The uncomfortable implication
If chronically elevated blood sugar is driven primarily by chronically elevated carbohydrate intake, then:
- The condition is not spontaneous.
- The primary intervention is not pharmaceutical.
- The dominant model of care is structurally incomplete.
This does not make physicians wrong. It means the system they were trained in is constrained by its own design. This is the “bear” that needs to be gently but clearly poked, not to attack medicine, but to allow it to evolve.
A reframing that restores coherence
When we reframe type 2 diabetes as a state of chronic glucose oversupply, insulin “resistance” as protective regulation of glucose entry, fat storage as energy buffering, and metabolic disease as a systems-level substrate mismatch, the contradictions dissolve.
The body is not failing. It is adapting. And our task becomes not to override that adaptation, but to remove the condition that made it necessary.
Conclusion
“Insulin resistance” is not the disease. It is the body’s attempt to survive the condition.

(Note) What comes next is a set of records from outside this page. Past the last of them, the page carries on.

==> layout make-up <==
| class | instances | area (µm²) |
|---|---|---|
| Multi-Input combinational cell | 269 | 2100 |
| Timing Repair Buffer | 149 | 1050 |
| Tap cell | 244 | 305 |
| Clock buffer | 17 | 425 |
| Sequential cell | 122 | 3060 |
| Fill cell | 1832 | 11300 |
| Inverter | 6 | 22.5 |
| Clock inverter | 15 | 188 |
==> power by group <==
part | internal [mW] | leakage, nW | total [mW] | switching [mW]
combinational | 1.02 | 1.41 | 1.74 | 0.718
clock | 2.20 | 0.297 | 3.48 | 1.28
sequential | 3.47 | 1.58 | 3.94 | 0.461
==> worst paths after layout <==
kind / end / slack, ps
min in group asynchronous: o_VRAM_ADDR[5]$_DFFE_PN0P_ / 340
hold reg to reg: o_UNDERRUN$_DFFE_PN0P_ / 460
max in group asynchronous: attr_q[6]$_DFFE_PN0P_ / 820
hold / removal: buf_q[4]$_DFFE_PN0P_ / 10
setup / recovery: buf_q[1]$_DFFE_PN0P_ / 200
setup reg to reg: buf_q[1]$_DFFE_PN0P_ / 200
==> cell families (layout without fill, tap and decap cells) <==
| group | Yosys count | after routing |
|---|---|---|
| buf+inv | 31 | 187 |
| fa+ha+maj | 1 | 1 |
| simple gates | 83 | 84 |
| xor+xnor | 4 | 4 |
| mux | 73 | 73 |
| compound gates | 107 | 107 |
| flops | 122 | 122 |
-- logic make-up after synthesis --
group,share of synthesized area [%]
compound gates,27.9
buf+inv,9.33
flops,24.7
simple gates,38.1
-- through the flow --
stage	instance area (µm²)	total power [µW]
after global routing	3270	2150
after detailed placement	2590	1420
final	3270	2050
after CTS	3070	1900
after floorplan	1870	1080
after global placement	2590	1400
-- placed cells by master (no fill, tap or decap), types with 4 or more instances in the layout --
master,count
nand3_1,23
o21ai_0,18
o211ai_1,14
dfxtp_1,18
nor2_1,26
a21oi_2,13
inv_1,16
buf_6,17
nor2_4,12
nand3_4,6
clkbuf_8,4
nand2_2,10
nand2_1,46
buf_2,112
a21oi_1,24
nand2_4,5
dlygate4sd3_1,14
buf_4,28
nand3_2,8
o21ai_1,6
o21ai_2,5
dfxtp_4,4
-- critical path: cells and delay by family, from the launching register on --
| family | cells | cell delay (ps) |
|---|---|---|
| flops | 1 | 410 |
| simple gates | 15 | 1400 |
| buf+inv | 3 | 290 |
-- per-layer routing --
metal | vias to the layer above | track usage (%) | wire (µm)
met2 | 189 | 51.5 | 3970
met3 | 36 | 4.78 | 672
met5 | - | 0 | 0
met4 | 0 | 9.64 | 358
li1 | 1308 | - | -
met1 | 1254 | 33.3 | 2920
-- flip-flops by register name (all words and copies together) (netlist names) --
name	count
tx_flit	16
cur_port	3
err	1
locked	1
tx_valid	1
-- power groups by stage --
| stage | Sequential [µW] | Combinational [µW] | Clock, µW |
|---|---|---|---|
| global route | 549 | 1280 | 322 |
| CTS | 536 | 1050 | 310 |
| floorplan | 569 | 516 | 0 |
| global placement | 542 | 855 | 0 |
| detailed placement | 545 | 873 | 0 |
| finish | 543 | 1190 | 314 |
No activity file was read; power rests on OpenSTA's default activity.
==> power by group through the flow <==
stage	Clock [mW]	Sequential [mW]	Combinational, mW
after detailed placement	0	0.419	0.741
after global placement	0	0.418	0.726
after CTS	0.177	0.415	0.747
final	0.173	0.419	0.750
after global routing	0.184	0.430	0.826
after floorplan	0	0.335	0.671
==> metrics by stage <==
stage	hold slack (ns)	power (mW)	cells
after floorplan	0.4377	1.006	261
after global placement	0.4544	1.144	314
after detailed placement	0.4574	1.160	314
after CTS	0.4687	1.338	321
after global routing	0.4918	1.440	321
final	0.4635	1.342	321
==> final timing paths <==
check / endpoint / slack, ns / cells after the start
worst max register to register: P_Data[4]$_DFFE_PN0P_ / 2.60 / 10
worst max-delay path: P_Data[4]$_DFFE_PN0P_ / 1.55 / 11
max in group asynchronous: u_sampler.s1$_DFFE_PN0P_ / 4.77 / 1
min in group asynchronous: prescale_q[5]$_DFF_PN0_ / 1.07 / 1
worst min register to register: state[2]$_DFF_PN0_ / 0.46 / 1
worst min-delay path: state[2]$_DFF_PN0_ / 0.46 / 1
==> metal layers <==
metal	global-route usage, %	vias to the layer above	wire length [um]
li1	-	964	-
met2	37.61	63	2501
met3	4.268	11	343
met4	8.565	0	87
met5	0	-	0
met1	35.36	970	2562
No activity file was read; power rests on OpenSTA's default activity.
--- src/rtl/histogram_builder.sv ---
// histogram_builder: builds the 256-bin luminance histogram of one frame in an
// external true dual-port RAM (port A read, port B write, 1-cycle registered
// read that returns old data on a mixed-port read-during-write).
// Flow: IDLE -> CLEAR (256 zero writes) -> ACCUM (1 px/cycle RMW) -> FLUSH -> DONE.
module histogram_builder #(
    parameter int BINS = 256,
    parameter int CW   = 20
) (
    input  logic          iClk,
    input  logic          iRst_n,
    input  logic          iStart,
    input  logic [7:0]    iPixel,
    input  logic          iValid,
    input  logic          iFrameEnd,
    output logic          oReady,
    output logic          oBusy,
    output logic [7:0]    oAddrRdHist,
    input  logic [CW-1:0] iQHist,
    output logic [7:0]    oAddrWrHist,
    output logic [CW-1:0] oDataWrHist,
    output logic          oWE,
    output logic [CW-1:0] oPixelCount,
    output logic          oDone
);

    localparam logic [2:0] S_IDLE  = 3'd0;
    localparam logic [2:0] S_CLEAR = 3'd1;
    localparam logic [2:0] S_ACCUM = 3'd2;
    localparam logic [2:0] S_FLUSH = 3'd3;
    localparam logic [2:0] S_DONE  = 3'd4;

    localparam logic [CW-1:0] CMAX     = {CW{1'b1}};
    localparam logic [CW-1:0] ONE      = {{(CW-1){1'b0}}, 1'b1};
    localparam logic [7:0]    LAST_BIN = 8'(BINS - 1);

    logic [2:0]    state_q, state_d;
    logic [7:0]    clr_q, clr_d;
    logic [CW-1:0] cnt_q, cnt_d;
    logic          done_q, done_d;
    // stage 1 of the read-modify-write pipeline
    logic [7:0]    p1_q, p1_d;
    logic          v1_q, v1_d;
    // single forwarding entry: the bin written in the previous cycle
    logic [7:0]    last_addr_q, last_addr_d;
    logic [CW-1:0] last_data_q, last_data_d;
    logic          last_v_q, last_v_d;

    logic          accept;
    logic          fwd;
    logic [CW-1:0] old_val;
    logic [CW-1:0] inc_val;

    assign accept  = (state_q == S_ACCUM) && iValid;
    // The read for p1 was issued while the previous write to the same bin was
    // in flight; the RAM returned the pre-write value, so use our own copy.
    assign fwd     = last_v_q && (last_addr_q == p1_q);
    assign old_val = fwd ? last_data_q : iQHist;
    assign inc_val = (old_val == CMAX) ? old_val : old_val + ONE;

    // Next-state: control FSM, clear counter, pixel counter and pipeline
    always_comb begin
        state_d     = state_q;
        clr_d       = clr_q;
        cnt_d       = cnt_q;
        done_d      = 1'b0;
        p1_d        = p1_q;
        v1_d        = accept;
        last_addr_d = last_addr_q;
        last_data_d = last_data_q;
        last_v_d    = v1_q;

        if (accept) p1_d = iPixel;
        if (v1_q) begin
            last_addr_d = p1_q;
            last_data_d = inc_val;
        end

        case (state_q)
            S_IDLE: begin
                if (iStart) begin
                    state_d = S_CLEAR;
                    clr_d   = 8'd0;
                    cnt_d   = '0;
                end
            end
            S_CLEAR: begin
                clr_d = clr_q + 8'd1;
                if (clr_q == LAST_BIN) state_d = S_ACCUM;
            end
            S_ACCUM: begin
                if (accept && (cnt_q != CMAX)) cnt_d = cnt_q + ONE;
                if (iFrameEnd) state_d = S_FLUSH;
            end
            S_FLUSH: begin
                state_d = S_DONE;
                done_d  = 1'b1;
            end
            S_DONE:  state_d = S_IDLE;
            default: state_d = S_IDLE;
        endcase
    end

    // State registers; reset leaves the pipeline empty and the FSM idle
    always_ff @(posedge iClk or negedge iRst_n) begin
        if (!iRst_n) begin
            state_q     <= S_IDLE;
            clr_q       <= 8'd0;
            cnt_q       <= '0;
            done_q      <= 1'b0;
            p1_q        <= 8'd0;
            v1_q        <= 1'b0;
            last_addr_q <= 8'd0;
            last_data_q <= '0;
            last_v_q    <= 1'b0;
        end else begin
            state_q     <= state_d;
            clr_q       <= clr_d;
            cnt_q       <= cnt_d;
            done_q      <= done_d;
            p1_q        <= p1_d;
            v1_q        <= v1_d;
            last_addr_q <= last_addr_d;
            last_data_q <= last_data_d;
            last_v_q    <= last_v_d;
        end
    end

    // Write port is decoded from registered state plus the RAM's own output
    // register, so a pixel accepted at cycle k lands in the RAM at cycle k+1.
    always_comb begin
        oWE         = 1'b0;
        oAddrWrHist = 8'd0;
        oDataWrHist = '0;
        if (state_q == S_CLEAR) begin
            oWE         = 1'b1;
            oAddrWrHist = clr_q;
        end else if (v1_q) begin
            oWE         = 1'b1;
            oAddrWrHist = p1_q;
            oDataWrHist = inc_val;
        end
    end

    assign oReady      = (state_q == S_ACCUM);
    assign oBusy       = (state_q == S_CLEAR) || (state_q == S_ACCUM) || (state_q == S_FLUSH);
    assign oAddrRdHist = (state_q == S_ACCUM) ? iPixel : 8'd0;
    assign oPixelCount = cnt_q;
    assign oDone       = done_q;

endmodule
<file path="src/rtl/alu_issue_arbiter.sv">
// Two-port issue arbiter in front of the shared RV32I ALU: port 0 has priority, port 1 has starvation relief.
// Fixed 2-cycle pipeline (operand register, result register); ALU_ARB_STATS_EN adds saturating grant/conflict counters.
module alu_issue_arbiter #(
  parameter int unsigned STARVE_LIMIT = 4,
  parameter int unsigned CNT_W        = 16
) (
  input  logic             clk,
  input  logic             rst,
  input  logic             clear,
  input  logic             req0_valid,
  output logic             req0_ready,
  input  logic [31:0]      req0_op1,
  input  logic [31:0]      req0_op2,
  input  logic [3:0]       req0_ctrl,
  input  logic             req1_valid,
  output logic             req1_ready,
  input  logic [31:0]      req1_op1,
  input  logic [31:0]      req1_op2,
  input  logic [3:0]       req1_ctrl,
  output logic [31:0]      AluOp1,
  output logic [31:0]      AluOp2,
  output logic [3:0]       AluCtrl,
  input  logic [31:0]      AluOut,
  output logic             rsp0_valid,
  output logic             rsp1_valid,
  output logic [31:0]      rsp_data
`ifdef ALU_ARB_STATS_EN
  ,
  output logic [CNT_W-1:0] stat_grant0,
  output logic [CNT_W-1:0] stat_grant1,
  output logic [CNT_W-1:0] stat_conflict
`endif
);

  if (STARVE_LIMIT < 1 || STARVE_LIMIT > 15 || CNT_W < 1) begin : g_param_check
    $error("alu_issue_arbiter: STARVE_LIMIT must be 1..15 and CNT_W at least 1");
  end

  localparam logic [3:0] LIMIT = 4'(STARVE_LIMIT);

  typedef enum logic {
    TAG_P0 = 1'b0,
    TAG_P1 = 1'b1
  } tag_e;

  logic [3:0]  r_starve_cnt;
  logic        r_s1_vld;
  tag_e        r_s1_tag;
  logic [31:0] r_alu_op1;
  logic [31:0] r_alu_op2;
  logic [3:0]  r_alu_ctrl;
  logic        r_rsp0_valid;
  logic        r_rsp1_valid;
  logic [31:0] r_rsp_data;

  logic        w_starve_hit;
  logic        w_grant0;
  logic        w_grant1;
  logic        w_accept;
  logic [31:0] w_sel_op1;
  logic [31:0] w_sel_op2;
  logic [3:0]  w_sel_ctrl;

  // Ready of an idle port stays high unless the other port holds the grant.
  always_comb begin
    w_starve_hit = (r_starve_cnt == LIMIT);
    w_grant0     = 1'b0;
    w_grant1     = 1'b0;
    if (!rst && !clear) begin
      w_grant0 = req0_valid && !(req1_valid && w_starve_hit);
      w_grant1 = req1_valid && (!req0_valid || w_starve_hit);
    end
    w_accept   = w_grant0 || w_grant1;
    w_sel_op1  = w_grant1 ? req1_op1  : req0_op1;
    w_sel_op2  = w_grant1 ? req1_op2  : req0_op2;
    w_sel_ctrl = w_grant1 ? req1_ctrl : req0_ctrl;
    req0_ready = !rst && !clear && !w_grant1;
    req1_ready = !rst && !clear && !w_grant0;
  end

  always_ff @(posedge clk or posedge rst) begin
    if (rst) begin
      r_starve_cnt <= '0;
      r_s1_vld     <= 1'b0;
      r_s1_tag     <= TAG_P0;
      r_alu_op1    <= '0;
      r_alu_op2    <= '0;
      r_alu_ctrl   <= '0;
      r_rsp0_valid <= 1'b0;
      r_rsp1_valid <= 1'b0;
      r_rsp_data   <= '0;
    end else begin
      if (clear || !req1_valid || w_grant1) begin
        r_starve_cnt <= '0;
      end else if (!w_starve_hit) begin
        r_starve_cnt <= r_starve_cnt + 4'd1;
      end

      r_s1_vld <= w_accept;
      if (w_accept) begin
        r_s1_tag   <= w_grant1 ? TAG_P1 : TAG_P0;
        r_alu_op1  <= w_sel_op1;
        r_alu_op2  <= w_sel_op2;
        r_alu_ctrl <= w_sel_ctrl;
      end

      // A flush also cancels the result that would have been returned at this edge.
      if (clear) begin
        r_rsp0_valid <= 1'b0;
        r_rsp1_valid <= 1'b0;
      end else begin
        r_rsp0_valid <= r_s1_vld && (r_s1_tag == TAG_P0);
        r_rsp1_valid <= r_s1_vld && (r_s1_tag == TAG_P1);
      end
      if (r_s1_vld) begin
        r_rsp_data <= AluOut;
      end
    end
  end

  assign AluOp1     = r_alu_op1;
  assign AluOp2     = r_alu_op2;
  assign AluCtrl    = r_alu_ctrl;
  assign rsp0_valid = r_rsp0_valid;
  assign rsp1_valid = r_rsp1_valid;
  assign rsp_data   = r_rsp_data;

`ifdef ALU_ARB_STATS_EN
  logic [CNT_W-1:0] r_stat_grant0;
  logic [CNT_W-1:0] r_stat_grant1;
  logic [CNT_W-1:0] r_stat_conflict;

  always_ff @(posedge clk or posedge rst) begin
    if (rst) begin
      r_stat_grant0   <= '0;
      r_stat_grant1   <= '0;
      r_stat_conflict <= '0;
    end else begin
      if (w_grant0 && (r_stat_grant0 != '1)) begin
        r_stat_grant0 <= r_stat_grant0 + 1'b1;
      end
      if (w_grant1 && (r_stat_grant1 != '1)) begin
        r_stat_grant1 <= r_stat_grant1 + 1'b1;
      end
      if (req0_valid && req1_valid && !clear && (r_stat_conflict != '1)) begin
        r_stat_conflict <= r_stat_conflict + 1'b1;
      end
    end
  end

  assign stat_grant0   = r_stat_grant0;
  assign stat_grant1   = r_stat_grant1;
  assign stat_conflict = r_stat_conflict;
`endif

endmodule
</file>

Chronically elevated blood sugar is not a mysterious pathology. It is a predictable outcome of a food environment and medical model that treat glucose exposure as benign and pharmaceutical suppression as sufficient.
If we want different outcomes, we will need to ask different questions. Not just “How do we lower blood sugar?” but “Why is blood sugar elevated all the time?”
That shift does not diminish medicine. It completes it.
Kevin Whitt is a metabolic health educator.